▸ **Your objective**: Somewhere below are a line with "KEXP: begin" and a later line with "bus.busy = 1'b1;". Output exactly those lines and all lines between them.
_ _ _
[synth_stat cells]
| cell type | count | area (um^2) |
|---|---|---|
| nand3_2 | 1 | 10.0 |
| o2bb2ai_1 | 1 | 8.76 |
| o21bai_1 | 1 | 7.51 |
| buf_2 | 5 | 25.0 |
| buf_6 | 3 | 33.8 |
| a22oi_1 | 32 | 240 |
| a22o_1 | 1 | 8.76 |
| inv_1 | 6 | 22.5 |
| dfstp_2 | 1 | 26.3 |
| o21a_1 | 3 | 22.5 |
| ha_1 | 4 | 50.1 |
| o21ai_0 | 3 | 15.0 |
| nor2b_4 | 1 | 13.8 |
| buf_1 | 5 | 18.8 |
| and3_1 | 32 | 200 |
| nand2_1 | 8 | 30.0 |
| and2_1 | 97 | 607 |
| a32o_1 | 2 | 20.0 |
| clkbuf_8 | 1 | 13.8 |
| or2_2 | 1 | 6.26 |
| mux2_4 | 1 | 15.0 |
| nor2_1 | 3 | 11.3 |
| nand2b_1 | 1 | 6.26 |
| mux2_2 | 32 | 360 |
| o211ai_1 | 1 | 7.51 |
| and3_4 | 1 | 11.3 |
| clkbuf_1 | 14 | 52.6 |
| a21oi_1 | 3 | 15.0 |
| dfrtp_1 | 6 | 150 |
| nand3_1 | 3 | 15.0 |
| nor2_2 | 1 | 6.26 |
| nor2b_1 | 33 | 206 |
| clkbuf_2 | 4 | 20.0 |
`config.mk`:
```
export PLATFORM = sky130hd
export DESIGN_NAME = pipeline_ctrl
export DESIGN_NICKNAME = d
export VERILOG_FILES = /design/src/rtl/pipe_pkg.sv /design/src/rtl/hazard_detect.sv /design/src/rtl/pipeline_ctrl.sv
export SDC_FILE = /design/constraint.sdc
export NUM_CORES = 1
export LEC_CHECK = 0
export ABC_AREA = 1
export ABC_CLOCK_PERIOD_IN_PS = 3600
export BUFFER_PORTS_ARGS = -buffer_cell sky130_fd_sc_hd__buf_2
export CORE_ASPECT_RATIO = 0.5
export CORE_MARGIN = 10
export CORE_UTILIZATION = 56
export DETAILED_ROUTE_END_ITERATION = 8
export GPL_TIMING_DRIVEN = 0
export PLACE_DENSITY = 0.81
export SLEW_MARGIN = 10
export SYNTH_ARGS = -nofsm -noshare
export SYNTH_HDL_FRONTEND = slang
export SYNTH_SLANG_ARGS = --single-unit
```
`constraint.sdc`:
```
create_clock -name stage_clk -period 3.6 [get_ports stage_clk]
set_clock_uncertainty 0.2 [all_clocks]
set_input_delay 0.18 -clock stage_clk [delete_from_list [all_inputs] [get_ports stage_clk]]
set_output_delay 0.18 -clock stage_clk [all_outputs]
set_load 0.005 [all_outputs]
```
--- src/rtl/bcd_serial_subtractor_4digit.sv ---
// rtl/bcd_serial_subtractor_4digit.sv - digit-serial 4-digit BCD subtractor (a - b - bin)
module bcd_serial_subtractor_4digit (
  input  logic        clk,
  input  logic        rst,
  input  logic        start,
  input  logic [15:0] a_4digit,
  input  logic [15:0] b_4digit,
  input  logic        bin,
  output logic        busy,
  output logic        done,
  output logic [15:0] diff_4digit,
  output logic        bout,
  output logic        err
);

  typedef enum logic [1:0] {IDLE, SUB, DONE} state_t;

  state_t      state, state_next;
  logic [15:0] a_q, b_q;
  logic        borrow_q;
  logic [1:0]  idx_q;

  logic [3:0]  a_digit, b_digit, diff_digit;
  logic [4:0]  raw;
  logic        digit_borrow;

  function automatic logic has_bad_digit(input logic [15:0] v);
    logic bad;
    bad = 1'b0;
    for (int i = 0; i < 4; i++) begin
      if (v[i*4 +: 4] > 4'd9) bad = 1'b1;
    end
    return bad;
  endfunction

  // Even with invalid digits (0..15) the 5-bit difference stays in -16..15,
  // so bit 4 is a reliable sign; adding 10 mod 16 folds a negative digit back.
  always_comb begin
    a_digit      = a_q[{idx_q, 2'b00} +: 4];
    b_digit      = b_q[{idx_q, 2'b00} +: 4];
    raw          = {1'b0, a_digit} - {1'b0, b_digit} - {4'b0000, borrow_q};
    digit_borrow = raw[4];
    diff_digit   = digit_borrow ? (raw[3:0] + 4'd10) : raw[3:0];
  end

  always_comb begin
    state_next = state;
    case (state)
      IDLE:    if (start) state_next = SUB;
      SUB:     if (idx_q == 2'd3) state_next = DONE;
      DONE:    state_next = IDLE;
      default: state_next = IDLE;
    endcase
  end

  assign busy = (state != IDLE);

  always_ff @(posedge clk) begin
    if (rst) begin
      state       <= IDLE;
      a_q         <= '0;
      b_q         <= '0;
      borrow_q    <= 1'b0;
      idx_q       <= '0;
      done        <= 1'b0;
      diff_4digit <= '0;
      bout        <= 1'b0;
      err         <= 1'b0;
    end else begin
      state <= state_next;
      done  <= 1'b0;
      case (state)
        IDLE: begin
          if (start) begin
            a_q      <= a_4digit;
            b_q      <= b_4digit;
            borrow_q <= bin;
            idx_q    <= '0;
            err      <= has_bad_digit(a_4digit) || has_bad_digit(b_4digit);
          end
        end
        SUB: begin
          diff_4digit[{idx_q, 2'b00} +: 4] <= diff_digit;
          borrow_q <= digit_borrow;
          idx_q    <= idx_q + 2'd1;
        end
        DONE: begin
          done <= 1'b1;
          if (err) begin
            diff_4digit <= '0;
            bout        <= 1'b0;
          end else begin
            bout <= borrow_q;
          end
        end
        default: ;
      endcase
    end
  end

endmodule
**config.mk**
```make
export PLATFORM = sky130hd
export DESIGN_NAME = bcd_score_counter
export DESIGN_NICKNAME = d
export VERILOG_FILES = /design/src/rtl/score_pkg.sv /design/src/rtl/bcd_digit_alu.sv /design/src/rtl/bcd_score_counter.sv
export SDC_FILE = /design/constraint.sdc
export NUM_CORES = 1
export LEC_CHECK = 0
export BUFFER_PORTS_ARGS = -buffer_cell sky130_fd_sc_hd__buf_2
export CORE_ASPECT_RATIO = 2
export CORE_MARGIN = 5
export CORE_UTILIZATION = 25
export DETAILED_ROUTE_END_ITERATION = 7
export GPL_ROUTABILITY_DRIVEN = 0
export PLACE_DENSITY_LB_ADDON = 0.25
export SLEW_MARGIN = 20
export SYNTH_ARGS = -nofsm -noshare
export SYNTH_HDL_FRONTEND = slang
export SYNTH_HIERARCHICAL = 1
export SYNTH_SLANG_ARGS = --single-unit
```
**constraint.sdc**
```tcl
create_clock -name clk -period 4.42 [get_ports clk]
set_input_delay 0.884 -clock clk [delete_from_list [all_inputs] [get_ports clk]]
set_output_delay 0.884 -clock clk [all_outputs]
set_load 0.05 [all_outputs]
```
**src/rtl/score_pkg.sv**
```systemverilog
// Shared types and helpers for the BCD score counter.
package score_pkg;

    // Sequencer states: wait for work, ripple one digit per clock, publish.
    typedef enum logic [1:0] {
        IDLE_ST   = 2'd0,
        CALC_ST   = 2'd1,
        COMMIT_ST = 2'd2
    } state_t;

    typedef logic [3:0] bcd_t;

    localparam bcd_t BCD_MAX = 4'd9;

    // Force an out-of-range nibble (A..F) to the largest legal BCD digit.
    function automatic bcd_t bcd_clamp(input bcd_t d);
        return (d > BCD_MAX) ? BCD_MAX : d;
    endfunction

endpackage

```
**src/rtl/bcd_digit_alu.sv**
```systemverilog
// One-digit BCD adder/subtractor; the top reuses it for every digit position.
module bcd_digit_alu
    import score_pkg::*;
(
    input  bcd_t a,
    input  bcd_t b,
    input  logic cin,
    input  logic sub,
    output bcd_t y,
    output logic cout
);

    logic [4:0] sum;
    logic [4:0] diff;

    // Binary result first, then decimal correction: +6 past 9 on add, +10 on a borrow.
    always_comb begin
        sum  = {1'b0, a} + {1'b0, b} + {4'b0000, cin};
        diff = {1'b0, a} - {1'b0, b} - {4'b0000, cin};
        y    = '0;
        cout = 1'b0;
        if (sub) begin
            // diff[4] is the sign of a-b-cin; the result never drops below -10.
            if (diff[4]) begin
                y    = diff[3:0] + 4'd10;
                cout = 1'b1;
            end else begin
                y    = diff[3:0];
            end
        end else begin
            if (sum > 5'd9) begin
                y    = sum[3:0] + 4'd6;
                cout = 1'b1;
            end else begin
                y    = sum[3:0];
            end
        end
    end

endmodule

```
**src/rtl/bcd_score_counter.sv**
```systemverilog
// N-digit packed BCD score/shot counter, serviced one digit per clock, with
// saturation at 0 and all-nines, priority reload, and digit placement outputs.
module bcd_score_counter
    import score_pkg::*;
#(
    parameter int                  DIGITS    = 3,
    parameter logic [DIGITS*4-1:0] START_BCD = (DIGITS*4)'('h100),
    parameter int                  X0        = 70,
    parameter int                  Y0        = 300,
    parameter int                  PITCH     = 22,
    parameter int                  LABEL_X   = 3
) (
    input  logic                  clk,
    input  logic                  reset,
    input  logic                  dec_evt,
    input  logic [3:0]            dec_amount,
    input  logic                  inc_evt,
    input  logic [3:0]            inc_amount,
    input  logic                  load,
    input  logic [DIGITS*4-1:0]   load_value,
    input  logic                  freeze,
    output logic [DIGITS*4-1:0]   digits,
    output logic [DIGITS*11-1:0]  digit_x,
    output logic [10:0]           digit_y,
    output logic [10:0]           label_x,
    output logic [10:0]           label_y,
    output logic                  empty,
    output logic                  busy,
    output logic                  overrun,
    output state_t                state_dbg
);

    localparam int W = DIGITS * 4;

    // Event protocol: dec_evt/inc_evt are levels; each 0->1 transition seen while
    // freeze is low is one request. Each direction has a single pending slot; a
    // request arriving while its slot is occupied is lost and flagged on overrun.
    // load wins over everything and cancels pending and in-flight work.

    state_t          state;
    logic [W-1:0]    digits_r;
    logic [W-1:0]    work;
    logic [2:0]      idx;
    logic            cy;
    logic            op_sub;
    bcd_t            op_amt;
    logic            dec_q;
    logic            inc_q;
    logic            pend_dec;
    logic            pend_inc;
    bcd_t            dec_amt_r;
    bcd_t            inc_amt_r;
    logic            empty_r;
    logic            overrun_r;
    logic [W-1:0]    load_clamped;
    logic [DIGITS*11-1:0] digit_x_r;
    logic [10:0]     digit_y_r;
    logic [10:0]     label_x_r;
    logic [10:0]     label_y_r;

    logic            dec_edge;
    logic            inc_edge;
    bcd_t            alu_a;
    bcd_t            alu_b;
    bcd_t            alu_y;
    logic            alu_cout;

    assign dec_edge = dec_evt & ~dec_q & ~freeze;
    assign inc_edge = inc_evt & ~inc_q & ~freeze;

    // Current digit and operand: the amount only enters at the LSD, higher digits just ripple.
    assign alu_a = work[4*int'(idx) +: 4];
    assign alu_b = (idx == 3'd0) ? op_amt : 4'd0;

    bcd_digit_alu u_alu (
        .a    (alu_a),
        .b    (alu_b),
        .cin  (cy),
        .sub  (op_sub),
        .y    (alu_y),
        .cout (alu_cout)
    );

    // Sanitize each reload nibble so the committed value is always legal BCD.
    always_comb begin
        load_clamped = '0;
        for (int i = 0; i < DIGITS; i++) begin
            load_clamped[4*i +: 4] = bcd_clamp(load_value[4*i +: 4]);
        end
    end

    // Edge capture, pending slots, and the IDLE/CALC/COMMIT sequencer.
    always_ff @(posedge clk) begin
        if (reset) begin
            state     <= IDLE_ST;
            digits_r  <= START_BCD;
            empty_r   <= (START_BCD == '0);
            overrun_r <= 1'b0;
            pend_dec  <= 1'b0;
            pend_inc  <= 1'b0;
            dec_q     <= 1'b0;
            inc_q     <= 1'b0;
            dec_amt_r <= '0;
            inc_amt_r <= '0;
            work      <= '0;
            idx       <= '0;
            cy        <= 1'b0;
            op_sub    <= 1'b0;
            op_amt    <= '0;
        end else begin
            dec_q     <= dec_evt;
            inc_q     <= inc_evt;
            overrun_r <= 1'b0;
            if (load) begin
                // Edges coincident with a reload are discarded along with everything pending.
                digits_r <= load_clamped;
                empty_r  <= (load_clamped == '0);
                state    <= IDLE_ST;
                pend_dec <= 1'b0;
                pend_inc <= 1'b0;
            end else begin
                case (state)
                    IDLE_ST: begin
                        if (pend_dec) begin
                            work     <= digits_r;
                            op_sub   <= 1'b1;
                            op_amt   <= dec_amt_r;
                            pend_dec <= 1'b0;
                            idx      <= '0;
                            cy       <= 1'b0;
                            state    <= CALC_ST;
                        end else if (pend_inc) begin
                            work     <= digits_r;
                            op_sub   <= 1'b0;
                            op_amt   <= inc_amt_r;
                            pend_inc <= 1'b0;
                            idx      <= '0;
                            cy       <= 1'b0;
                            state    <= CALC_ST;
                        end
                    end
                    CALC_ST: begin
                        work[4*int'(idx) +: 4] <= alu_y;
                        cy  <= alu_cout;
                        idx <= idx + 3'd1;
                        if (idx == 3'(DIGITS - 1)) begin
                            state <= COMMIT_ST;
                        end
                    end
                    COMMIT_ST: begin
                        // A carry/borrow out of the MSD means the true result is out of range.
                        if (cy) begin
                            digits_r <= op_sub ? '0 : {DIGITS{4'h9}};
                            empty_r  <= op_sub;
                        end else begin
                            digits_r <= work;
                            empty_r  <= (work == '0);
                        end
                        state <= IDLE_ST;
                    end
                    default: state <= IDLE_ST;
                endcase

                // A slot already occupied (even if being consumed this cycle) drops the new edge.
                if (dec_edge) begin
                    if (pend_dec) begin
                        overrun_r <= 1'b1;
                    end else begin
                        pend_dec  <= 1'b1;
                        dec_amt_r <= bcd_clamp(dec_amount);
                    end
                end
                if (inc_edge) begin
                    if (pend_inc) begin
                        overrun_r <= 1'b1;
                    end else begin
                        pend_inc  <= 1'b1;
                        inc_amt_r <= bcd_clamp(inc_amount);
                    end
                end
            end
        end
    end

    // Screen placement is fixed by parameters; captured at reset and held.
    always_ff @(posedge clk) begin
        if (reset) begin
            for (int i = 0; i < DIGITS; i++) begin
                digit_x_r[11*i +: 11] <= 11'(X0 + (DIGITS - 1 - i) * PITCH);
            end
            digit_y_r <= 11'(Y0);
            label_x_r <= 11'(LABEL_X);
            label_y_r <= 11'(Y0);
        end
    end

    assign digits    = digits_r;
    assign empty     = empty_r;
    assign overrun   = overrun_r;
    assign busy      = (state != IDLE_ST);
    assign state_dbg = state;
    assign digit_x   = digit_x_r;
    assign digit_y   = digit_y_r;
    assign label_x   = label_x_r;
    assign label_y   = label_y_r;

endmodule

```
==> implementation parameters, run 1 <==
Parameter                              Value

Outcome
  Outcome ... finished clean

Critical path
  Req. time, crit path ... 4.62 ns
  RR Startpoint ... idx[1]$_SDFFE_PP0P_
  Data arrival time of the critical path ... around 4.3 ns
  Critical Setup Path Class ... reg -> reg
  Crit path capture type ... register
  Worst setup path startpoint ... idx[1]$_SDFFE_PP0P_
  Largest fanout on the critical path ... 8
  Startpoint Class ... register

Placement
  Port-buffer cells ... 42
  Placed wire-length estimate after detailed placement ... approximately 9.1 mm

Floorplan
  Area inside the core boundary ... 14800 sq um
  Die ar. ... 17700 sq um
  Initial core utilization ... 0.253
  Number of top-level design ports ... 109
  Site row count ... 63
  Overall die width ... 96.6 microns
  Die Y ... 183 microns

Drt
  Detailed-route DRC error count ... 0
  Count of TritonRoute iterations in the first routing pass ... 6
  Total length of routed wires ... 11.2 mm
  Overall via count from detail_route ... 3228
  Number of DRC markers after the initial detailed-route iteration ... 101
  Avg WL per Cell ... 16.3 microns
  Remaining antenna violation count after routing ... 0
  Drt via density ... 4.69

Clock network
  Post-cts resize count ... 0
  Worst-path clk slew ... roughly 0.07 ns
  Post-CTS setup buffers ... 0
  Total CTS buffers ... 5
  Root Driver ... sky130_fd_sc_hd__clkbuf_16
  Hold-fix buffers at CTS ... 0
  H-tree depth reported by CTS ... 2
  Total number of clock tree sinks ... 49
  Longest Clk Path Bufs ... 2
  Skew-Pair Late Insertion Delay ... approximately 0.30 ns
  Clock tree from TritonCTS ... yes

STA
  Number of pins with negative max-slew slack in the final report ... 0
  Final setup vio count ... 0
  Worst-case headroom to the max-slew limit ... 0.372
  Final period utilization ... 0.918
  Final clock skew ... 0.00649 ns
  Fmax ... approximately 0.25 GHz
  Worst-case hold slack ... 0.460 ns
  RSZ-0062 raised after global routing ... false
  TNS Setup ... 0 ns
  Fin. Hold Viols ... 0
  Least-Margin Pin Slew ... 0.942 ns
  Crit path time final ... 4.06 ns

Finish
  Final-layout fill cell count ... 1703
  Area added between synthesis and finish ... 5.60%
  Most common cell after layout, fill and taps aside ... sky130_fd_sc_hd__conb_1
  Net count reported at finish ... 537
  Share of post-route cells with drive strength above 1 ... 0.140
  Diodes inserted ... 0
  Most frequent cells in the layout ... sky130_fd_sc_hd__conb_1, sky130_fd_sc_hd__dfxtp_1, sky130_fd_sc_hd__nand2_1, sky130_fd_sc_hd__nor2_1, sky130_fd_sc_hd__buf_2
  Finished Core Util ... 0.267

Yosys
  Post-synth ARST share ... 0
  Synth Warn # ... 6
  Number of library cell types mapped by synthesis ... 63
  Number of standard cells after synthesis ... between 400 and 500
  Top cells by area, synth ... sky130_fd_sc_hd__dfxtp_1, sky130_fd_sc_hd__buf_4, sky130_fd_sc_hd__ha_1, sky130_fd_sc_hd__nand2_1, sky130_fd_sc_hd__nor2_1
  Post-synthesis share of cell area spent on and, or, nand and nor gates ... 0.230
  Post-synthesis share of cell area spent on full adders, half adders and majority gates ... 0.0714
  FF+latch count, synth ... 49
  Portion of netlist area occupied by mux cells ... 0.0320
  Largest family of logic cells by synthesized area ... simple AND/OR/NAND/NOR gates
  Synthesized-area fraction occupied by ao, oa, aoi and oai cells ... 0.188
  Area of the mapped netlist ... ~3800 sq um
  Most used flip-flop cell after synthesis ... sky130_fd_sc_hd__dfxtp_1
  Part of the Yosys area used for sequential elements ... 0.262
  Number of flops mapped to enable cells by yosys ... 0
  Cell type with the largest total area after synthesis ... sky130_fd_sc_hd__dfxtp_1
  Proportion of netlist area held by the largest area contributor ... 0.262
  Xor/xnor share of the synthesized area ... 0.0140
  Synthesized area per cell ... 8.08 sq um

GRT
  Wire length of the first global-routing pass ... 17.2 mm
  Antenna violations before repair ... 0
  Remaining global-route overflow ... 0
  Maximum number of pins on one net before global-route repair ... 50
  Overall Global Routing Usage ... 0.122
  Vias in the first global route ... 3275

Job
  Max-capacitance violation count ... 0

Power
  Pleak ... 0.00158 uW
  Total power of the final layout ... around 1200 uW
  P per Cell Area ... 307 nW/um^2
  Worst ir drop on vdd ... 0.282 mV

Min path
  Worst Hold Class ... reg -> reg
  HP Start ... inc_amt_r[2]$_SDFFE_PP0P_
_ _ _
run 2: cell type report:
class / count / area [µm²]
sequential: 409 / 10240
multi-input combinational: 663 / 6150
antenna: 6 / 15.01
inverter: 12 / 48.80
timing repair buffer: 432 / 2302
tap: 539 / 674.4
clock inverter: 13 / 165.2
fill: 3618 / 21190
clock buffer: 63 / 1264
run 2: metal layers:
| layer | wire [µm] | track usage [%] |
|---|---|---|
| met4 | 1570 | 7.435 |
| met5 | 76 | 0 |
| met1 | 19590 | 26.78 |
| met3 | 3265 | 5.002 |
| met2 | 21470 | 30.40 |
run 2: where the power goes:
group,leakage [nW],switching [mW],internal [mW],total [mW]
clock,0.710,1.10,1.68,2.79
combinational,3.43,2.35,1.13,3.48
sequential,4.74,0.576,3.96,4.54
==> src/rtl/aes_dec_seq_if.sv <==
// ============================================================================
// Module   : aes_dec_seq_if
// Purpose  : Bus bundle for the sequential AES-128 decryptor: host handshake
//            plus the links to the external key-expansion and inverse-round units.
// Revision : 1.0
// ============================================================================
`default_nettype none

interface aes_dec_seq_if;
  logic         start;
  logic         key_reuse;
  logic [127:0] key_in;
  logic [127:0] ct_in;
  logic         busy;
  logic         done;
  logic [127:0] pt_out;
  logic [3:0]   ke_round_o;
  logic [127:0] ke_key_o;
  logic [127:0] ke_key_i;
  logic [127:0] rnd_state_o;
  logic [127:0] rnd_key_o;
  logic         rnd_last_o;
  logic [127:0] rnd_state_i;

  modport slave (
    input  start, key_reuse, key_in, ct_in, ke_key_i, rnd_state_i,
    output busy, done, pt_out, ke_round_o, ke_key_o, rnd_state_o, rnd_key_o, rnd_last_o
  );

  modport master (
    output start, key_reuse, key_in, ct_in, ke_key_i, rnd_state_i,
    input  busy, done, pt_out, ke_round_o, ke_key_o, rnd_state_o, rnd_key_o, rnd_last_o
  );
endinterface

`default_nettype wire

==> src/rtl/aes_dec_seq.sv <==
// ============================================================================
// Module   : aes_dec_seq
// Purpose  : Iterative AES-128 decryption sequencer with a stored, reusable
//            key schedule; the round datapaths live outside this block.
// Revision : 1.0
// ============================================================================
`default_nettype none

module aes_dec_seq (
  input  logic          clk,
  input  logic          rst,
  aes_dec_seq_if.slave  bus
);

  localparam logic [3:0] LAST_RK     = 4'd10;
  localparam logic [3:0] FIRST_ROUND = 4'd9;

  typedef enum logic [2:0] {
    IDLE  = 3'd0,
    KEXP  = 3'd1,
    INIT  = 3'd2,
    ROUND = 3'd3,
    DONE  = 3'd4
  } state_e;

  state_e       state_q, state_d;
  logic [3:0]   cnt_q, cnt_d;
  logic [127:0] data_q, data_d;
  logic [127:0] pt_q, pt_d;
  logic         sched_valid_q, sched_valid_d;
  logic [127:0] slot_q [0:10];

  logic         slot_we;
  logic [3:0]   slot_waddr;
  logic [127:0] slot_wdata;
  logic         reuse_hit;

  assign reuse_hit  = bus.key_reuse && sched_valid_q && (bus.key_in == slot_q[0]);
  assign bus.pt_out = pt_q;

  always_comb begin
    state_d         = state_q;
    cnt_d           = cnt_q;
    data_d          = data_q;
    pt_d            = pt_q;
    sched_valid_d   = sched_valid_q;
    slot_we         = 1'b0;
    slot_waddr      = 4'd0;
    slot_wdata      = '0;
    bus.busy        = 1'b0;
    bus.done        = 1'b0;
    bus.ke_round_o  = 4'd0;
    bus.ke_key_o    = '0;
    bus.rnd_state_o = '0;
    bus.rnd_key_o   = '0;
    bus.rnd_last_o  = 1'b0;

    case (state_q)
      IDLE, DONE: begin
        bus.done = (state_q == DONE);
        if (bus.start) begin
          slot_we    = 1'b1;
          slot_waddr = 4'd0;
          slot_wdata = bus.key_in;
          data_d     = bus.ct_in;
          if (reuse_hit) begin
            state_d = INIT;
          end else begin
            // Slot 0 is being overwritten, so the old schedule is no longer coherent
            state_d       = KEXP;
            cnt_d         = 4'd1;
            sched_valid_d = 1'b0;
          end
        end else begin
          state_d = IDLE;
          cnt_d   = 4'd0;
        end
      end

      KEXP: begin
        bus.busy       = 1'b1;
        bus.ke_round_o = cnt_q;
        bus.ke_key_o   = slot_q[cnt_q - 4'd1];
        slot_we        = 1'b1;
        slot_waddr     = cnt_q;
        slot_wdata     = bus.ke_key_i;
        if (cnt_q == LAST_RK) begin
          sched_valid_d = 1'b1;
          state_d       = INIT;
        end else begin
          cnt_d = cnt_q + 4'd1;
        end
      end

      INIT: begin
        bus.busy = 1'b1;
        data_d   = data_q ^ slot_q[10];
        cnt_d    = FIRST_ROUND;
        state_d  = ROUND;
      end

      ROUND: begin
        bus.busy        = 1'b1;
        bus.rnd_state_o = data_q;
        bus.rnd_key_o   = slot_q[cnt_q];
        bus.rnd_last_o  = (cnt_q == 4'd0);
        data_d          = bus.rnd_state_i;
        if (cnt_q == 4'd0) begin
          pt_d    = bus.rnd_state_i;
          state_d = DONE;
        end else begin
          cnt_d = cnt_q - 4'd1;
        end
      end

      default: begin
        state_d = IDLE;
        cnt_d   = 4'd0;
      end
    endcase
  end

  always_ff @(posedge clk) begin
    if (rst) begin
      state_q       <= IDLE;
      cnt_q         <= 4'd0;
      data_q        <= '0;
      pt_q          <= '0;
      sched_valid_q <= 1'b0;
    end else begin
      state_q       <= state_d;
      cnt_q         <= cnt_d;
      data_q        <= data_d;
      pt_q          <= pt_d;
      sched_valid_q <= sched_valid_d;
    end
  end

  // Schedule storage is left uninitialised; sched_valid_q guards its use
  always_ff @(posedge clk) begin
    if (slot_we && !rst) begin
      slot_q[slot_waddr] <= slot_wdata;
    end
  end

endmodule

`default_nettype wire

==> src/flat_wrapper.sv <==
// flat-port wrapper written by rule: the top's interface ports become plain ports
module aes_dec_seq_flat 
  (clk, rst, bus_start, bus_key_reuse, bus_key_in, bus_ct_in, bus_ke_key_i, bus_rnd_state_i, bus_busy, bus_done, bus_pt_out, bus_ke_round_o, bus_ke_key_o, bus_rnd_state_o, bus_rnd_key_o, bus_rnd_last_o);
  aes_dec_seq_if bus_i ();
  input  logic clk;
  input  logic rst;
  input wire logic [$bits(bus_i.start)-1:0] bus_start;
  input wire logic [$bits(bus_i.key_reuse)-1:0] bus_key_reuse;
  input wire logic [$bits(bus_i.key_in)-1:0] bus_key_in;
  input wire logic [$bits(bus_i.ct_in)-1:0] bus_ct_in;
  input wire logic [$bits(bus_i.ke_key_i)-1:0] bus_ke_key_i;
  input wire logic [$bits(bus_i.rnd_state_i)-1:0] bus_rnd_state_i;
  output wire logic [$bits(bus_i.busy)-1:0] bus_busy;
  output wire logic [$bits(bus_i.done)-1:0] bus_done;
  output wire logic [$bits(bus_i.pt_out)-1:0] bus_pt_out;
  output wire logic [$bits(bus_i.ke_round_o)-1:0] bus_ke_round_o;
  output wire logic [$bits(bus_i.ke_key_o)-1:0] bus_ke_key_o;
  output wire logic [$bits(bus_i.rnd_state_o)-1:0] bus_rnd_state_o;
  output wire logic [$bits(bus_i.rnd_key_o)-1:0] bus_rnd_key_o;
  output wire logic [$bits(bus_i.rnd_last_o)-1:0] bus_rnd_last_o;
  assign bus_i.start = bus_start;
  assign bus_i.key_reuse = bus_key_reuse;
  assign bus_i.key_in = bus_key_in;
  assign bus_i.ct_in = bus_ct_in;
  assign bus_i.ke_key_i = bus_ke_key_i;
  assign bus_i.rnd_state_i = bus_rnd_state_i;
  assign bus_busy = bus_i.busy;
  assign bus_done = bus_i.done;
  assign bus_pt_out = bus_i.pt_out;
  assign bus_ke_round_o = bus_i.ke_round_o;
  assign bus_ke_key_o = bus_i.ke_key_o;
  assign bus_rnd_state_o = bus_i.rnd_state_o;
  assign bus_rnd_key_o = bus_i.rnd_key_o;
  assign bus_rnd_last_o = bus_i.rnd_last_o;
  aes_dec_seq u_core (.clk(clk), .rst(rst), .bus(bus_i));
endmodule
_ _ _
▸ **Output for this exercise**:
      KEXP: begin
        bus.busy       = 1'b1;
        bus.ke_round_o = cnt_q;
        bus.ke_key_o   = slot_q[cnt_q - 4'd1];
        slot_we        = 1'b1;
        slot_waddr     = cnt_q;
        slot_wdata     = bus.ke_key_i;
        if (cnt_q == LAST_RK) begin
          sched_valid_d = 1'b1;
          state_d       = INIT;
        end else begin
          cnt_d = cnt_q + 4'd1;
        end
      end

      INIT: begin
        bus.busy = 1'b1;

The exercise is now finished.